I have run out of the following:

...cereal (I ate an entire box of Kashi fiber hearts in three days. Oh, and a bag of dried fruit. And a few bowls of spinach. And a box of Altoids. I disgust myself, but my colon has never been happier)
...sleeping pills ("Becker" is mighty funny at 4 am)
...certainty about my future (Is Barnes & Noble hiring?)
...hair gel ( No, I am not related to Diana Ross)
...wit (Seriously, I got nuthin')
...creative inspiration (Is this the most boring blog or what?)
...shoes that don't smell like city feet (It's bordering on offensive)
...things to do instead of my actual work (Stop blogging, you say? Get back to writing your scripts and essays so you can graduate from college? Be a productive human being? Alright!)

Monday, April 21, 2008

Stupid York City


Either I have the great misfortune of running into a lot of dumb people, or this city is home to a special collective of the intelligence-challenged. My displeasure the life on this island comes at a very inopportune time, as I am supposed to write an essay within the next week, rhapsodizing about the brilliance of Manhattan. If anyone has any ideas on how to tackle this, I'm all ears.

Tuesday, April 01, 2008

Keys and Parrots

I don't really have much to say, but I want to avoid doing my work for as long as possible. So far, I have done laundry (ugh), read half of a book (smartypants), gone to the gym (must! lose! weight!) showered (eh), painted my nails (vamp), watched an hour of "the office"(hilarity), eaten everything in my house (must! gain! weight!), and picked the fuzz out of my hairbrush (OCD). I bet I will find more things to do after I finish writing this.

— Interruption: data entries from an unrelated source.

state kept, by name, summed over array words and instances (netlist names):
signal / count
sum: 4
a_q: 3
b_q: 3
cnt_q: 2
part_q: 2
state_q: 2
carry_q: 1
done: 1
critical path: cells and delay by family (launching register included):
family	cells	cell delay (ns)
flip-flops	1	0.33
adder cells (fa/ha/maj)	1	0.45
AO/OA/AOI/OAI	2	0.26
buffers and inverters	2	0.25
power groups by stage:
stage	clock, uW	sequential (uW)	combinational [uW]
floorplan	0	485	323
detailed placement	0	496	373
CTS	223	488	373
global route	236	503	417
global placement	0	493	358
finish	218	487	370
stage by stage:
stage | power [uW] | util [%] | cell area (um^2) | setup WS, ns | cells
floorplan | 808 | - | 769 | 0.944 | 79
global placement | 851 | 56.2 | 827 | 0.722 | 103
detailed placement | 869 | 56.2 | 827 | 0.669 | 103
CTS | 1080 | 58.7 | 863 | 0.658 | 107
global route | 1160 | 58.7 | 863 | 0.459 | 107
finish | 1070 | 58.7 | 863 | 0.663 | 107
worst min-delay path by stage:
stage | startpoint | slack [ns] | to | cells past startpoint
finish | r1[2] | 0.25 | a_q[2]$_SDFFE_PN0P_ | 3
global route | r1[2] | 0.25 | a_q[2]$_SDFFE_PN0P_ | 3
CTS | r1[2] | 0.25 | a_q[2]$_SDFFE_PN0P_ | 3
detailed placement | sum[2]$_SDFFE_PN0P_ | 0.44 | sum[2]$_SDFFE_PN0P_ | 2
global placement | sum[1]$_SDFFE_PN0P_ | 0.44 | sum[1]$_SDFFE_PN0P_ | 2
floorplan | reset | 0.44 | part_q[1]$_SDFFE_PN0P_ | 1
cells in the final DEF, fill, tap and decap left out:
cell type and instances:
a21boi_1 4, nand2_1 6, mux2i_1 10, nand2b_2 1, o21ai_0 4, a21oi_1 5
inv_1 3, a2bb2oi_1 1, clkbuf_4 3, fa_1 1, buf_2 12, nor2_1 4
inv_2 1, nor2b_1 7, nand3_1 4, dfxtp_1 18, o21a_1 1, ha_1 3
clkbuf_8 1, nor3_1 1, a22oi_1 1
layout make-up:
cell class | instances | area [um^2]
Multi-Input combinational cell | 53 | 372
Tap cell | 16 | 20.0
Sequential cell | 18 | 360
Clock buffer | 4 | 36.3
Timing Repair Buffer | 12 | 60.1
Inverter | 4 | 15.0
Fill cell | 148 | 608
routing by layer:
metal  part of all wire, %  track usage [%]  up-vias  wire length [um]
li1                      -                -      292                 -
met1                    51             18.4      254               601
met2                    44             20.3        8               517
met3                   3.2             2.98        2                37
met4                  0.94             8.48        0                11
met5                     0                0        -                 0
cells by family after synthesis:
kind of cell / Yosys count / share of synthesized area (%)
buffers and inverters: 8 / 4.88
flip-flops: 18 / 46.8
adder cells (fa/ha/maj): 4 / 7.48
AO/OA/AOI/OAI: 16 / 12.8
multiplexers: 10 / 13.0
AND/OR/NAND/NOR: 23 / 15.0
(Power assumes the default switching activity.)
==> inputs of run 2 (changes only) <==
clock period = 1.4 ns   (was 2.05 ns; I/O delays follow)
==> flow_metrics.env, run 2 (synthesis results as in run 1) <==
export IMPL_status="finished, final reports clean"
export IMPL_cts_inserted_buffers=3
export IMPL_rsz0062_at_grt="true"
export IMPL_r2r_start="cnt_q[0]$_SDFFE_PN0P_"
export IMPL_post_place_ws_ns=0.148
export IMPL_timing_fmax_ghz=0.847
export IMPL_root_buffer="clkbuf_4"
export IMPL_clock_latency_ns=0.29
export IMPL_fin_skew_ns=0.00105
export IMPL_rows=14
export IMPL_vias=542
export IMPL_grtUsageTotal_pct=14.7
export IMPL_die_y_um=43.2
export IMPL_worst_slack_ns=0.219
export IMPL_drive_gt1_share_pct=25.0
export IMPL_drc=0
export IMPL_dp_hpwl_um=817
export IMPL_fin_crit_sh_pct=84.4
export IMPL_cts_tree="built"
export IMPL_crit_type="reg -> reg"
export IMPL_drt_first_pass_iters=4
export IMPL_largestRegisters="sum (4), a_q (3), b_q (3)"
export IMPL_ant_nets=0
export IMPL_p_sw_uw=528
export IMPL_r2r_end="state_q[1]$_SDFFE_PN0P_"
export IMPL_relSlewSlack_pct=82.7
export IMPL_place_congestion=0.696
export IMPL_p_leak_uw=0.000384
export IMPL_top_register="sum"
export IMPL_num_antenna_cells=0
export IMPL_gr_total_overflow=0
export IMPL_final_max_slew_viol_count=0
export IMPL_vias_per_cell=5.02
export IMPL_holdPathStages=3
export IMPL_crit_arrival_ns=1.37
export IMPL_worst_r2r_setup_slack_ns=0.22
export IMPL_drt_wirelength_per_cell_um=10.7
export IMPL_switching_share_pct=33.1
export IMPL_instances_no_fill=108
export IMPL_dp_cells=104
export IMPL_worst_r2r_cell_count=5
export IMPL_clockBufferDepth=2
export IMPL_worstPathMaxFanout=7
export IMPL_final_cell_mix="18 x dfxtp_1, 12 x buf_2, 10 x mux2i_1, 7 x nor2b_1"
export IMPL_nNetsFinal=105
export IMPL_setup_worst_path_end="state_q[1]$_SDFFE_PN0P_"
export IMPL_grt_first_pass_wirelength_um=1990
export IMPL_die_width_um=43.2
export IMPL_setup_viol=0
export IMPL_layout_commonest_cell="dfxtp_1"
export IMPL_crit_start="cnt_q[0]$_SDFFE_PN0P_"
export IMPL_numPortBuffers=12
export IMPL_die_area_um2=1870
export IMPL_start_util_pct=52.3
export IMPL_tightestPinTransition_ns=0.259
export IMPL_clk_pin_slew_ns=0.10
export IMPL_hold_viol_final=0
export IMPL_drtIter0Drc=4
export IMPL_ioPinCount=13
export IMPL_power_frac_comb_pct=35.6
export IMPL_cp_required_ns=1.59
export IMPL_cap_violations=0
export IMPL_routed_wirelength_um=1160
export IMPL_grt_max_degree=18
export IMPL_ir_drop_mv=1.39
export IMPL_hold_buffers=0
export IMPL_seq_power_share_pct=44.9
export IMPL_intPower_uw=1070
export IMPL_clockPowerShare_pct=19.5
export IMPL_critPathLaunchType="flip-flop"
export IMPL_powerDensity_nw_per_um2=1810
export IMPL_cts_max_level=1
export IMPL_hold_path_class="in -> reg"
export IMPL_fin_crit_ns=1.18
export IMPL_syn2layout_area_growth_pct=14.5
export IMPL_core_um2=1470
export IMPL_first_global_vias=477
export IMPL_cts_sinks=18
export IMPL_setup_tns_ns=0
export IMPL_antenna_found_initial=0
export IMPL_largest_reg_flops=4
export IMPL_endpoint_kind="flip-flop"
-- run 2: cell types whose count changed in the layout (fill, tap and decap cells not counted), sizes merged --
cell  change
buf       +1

Let's see. I have two job interviews on Thursday, and I am not the least bit sorry for being proud of myself. I am so nervous, but also quite excited to have some prospects. I am also PMS-ing, which means after the interviews, I will either laugh, cry, or get arrested. I would love to get this job, as it has been my dream since I burst forth from my mother's womb.* I often wonder where my love of television comes from. Is it from all of those hours spent watching PBS while the parental units were in the hospital with Seth? Am I too much of a loser/loner/smelly kid to hang out with real people? I'm not sure. What I can tell you is that television is something that never fails to satisfy. I have complete control over it, turning it on and off, from topic to topic at will. Find me someone who is as satisfying and easy to be with as My Television, and I will happily re-enter society

I guess that's all for now. I should go do some homework. And by homework, I mean picking the bubble gum off of my nose, where it is now stuck following a colossal bubble.

*Actually, there was no bursting. I refused to exit, and the doctors had to grab my face with what have been described to me as giant salad tongs. They squished my face in the process, which is why one of my eyes is always more closed than the other (it gets worse when I am tired, which is why I look like am winking at everyone between the hours of 11pm-9am). It was also later revealed that the doctor that did this to Fetus Me was stoned out of his gourd at the time, popping pain pills like they were Nerds until the state finally yanked his license. Last we heard, he was enjoying some R&R with Betty Ford.